▶ **Stored data**
=== Begin Enclosure ===
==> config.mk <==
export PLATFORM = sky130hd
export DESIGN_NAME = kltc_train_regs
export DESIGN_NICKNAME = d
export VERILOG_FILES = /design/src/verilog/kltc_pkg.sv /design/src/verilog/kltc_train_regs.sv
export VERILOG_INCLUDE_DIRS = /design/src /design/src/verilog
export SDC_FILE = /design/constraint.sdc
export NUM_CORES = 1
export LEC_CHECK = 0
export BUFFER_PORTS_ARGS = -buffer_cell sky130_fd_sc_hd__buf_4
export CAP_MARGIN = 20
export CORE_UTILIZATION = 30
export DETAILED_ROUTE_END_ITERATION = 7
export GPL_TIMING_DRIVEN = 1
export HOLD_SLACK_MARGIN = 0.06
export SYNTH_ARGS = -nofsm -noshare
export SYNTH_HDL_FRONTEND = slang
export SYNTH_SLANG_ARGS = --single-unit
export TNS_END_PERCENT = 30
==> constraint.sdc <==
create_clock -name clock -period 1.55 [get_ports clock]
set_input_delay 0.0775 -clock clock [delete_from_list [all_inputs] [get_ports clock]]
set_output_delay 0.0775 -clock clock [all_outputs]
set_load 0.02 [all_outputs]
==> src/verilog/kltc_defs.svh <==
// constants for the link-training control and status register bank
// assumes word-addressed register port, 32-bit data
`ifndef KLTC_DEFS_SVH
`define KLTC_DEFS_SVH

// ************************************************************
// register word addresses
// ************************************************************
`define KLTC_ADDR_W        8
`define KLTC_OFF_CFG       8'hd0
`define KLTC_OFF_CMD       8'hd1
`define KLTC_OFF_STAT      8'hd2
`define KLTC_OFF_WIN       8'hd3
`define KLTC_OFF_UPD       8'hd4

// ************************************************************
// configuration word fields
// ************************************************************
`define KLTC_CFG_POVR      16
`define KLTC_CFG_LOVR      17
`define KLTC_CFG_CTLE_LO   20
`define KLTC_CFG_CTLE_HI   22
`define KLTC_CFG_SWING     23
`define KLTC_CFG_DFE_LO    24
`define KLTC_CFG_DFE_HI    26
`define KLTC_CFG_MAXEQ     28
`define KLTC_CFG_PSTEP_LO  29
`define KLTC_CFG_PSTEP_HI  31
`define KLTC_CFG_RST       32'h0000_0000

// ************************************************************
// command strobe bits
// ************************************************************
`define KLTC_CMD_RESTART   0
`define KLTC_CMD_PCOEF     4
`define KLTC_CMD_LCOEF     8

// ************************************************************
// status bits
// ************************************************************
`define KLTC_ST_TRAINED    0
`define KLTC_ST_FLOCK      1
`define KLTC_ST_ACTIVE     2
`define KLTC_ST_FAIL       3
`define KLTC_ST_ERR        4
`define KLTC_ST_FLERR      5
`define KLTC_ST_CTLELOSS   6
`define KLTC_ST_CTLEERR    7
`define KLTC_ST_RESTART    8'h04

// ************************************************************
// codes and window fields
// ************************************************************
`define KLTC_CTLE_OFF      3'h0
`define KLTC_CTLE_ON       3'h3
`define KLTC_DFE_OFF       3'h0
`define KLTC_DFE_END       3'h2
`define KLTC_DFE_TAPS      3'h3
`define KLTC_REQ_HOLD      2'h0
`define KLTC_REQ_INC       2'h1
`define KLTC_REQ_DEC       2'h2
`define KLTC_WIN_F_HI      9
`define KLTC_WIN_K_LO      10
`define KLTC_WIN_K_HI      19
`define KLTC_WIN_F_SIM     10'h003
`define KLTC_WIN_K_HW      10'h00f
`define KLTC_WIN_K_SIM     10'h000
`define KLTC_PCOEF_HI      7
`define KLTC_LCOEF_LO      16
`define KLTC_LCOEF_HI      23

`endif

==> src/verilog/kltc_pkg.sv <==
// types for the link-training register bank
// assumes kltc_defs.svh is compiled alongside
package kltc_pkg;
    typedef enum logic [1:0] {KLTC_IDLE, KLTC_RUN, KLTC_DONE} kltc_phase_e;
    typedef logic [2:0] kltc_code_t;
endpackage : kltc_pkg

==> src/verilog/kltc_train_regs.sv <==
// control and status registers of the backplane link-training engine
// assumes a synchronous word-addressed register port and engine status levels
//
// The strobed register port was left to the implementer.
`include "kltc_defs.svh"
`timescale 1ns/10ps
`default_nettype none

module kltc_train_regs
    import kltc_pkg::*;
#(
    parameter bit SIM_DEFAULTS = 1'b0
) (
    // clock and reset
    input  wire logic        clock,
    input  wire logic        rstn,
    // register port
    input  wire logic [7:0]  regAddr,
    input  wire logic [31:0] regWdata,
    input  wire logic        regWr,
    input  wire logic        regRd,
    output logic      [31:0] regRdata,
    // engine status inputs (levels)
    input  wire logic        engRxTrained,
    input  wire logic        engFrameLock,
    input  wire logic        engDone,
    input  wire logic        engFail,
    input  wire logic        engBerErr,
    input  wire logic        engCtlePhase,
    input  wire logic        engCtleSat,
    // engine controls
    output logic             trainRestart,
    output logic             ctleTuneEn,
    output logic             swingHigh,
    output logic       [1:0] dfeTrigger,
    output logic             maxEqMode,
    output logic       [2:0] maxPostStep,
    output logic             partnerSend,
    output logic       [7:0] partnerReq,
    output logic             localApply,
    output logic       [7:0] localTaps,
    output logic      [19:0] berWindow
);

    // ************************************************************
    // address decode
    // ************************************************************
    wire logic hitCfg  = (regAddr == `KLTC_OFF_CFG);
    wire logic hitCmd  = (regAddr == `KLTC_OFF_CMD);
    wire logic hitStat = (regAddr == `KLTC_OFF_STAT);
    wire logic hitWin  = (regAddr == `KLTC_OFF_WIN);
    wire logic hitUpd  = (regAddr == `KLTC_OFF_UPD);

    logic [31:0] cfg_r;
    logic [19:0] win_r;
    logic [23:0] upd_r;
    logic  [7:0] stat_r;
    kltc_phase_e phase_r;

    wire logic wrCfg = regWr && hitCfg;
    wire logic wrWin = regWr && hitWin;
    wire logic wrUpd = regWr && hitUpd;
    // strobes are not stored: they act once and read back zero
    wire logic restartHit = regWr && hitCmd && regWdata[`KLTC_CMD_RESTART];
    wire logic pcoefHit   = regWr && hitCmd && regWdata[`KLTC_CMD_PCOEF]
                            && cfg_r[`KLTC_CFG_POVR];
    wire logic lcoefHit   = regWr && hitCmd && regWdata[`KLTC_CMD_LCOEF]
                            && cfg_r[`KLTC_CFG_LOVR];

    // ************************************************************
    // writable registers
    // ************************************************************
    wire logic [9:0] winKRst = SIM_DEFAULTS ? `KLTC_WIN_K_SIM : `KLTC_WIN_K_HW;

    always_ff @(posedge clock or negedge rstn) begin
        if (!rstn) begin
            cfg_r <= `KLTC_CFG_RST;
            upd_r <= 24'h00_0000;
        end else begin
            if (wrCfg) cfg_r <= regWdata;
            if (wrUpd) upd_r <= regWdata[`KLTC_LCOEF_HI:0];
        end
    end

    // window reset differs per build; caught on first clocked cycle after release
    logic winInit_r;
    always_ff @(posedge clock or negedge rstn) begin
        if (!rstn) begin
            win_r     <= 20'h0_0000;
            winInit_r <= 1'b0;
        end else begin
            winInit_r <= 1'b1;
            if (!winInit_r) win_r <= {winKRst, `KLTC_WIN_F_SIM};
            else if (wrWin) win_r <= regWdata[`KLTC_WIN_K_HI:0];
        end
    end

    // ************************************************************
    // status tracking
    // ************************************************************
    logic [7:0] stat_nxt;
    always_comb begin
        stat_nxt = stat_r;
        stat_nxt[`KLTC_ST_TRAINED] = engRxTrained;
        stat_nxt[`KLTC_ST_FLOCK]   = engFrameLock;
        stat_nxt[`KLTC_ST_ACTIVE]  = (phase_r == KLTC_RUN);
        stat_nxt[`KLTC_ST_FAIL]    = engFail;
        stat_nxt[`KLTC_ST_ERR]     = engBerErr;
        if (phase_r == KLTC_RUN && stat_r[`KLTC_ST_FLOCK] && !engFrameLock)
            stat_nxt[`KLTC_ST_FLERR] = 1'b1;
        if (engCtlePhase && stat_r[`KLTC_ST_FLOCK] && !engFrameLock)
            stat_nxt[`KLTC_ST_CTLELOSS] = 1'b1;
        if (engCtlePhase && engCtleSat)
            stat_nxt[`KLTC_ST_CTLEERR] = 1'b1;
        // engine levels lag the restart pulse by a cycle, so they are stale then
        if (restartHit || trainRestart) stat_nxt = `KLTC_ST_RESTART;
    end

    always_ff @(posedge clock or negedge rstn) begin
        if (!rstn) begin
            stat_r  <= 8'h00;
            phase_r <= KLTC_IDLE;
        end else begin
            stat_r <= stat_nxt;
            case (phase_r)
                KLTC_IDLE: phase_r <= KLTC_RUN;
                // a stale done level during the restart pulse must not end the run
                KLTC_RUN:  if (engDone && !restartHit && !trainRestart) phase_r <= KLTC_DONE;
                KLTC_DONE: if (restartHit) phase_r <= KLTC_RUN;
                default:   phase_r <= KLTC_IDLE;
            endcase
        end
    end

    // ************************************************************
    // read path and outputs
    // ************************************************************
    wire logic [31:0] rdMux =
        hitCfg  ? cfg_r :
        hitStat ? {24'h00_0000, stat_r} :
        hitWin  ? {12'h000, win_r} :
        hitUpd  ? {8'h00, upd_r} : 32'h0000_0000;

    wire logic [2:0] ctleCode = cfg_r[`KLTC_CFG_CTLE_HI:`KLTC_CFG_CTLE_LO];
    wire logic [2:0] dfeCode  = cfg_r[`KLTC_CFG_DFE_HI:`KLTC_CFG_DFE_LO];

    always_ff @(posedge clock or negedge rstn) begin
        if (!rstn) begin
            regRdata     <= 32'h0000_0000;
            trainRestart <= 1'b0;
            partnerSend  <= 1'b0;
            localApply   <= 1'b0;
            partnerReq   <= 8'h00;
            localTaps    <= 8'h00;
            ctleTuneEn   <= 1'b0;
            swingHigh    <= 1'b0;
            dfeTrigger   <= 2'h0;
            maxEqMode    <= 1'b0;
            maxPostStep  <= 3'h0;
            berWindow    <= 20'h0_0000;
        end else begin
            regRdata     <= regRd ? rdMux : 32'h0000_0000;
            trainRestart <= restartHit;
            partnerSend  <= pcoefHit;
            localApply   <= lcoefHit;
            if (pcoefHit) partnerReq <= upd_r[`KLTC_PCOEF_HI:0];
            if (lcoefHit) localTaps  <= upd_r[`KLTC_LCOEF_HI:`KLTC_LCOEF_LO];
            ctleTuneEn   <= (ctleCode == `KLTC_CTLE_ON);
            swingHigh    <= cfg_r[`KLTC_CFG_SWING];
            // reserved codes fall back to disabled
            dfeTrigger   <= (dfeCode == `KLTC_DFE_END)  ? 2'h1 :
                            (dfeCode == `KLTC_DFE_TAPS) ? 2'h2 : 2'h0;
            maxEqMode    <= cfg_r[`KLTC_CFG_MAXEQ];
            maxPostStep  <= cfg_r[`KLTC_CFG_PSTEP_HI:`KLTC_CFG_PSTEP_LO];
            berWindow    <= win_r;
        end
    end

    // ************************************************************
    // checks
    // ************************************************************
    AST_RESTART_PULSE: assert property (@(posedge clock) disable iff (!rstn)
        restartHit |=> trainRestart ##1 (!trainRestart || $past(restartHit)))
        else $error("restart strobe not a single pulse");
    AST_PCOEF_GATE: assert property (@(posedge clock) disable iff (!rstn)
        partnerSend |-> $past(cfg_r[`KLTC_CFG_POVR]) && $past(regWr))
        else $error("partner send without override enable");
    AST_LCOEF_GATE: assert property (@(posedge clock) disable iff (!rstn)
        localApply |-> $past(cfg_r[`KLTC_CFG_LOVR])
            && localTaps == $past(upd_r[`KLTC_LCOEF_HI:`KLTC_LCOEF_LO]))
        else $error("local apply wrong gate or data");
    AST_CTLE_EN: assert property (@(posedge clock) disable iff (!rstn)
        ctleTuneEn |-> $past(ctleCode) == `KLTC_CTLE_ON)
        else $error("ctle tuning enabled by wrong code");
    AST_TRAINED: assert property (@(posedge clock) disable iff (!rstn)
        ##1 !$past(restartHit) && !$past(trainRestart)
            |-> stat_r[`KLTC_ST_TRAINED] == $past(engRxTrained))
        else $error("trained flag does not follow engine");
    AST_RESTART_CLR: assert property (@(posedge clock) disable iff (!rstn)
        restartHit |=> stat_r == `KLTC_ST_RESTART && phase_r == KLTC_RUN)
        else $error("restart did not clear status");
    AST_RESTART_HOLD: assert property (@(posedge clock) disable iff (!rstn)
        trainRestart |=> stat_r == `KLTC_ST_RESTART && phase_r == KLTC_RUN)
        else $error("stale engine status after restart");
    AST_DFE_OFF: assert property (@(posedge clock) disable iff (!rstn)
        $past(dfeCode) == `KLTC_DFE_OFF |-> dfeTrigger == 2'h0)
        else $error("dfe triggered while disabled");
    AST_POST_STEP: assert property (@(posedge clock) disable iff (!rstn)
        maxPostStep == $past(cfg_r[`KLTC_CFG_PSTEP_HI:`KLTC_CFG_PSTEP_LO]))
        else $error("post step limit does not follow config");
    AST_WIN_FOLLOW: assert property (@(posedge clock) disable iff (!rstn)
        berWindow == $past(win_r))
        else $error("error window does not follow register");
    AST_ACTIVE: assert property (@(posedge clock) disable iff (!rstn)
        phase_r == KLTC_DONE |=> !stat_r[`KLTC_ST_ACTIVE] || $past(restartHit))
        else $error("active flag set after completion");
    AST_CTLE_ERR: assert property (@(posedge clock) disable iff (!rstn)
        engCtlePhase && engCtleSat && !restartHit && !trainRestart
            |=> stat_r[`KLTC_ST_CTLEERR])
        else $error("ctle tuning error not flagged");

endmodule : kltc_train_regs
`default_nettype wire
=== End Enclosure ===
▶ **EXERCISE AIM**
Read through the entries and copy every line that includes "ctleCode".

▶ **REPLY**
    wire logic [2:0] ctleCode = cfg_r[`KLTC_CFG_CTLE_HI:`KLTC_CFG_CTLE_LO];
            ctleTuneEn   <= (ctleCode == `KLTC_CTLE_ON);
        ctleTuneEn |-> $past(ctleCode) == `KLTC_CTLE_ON)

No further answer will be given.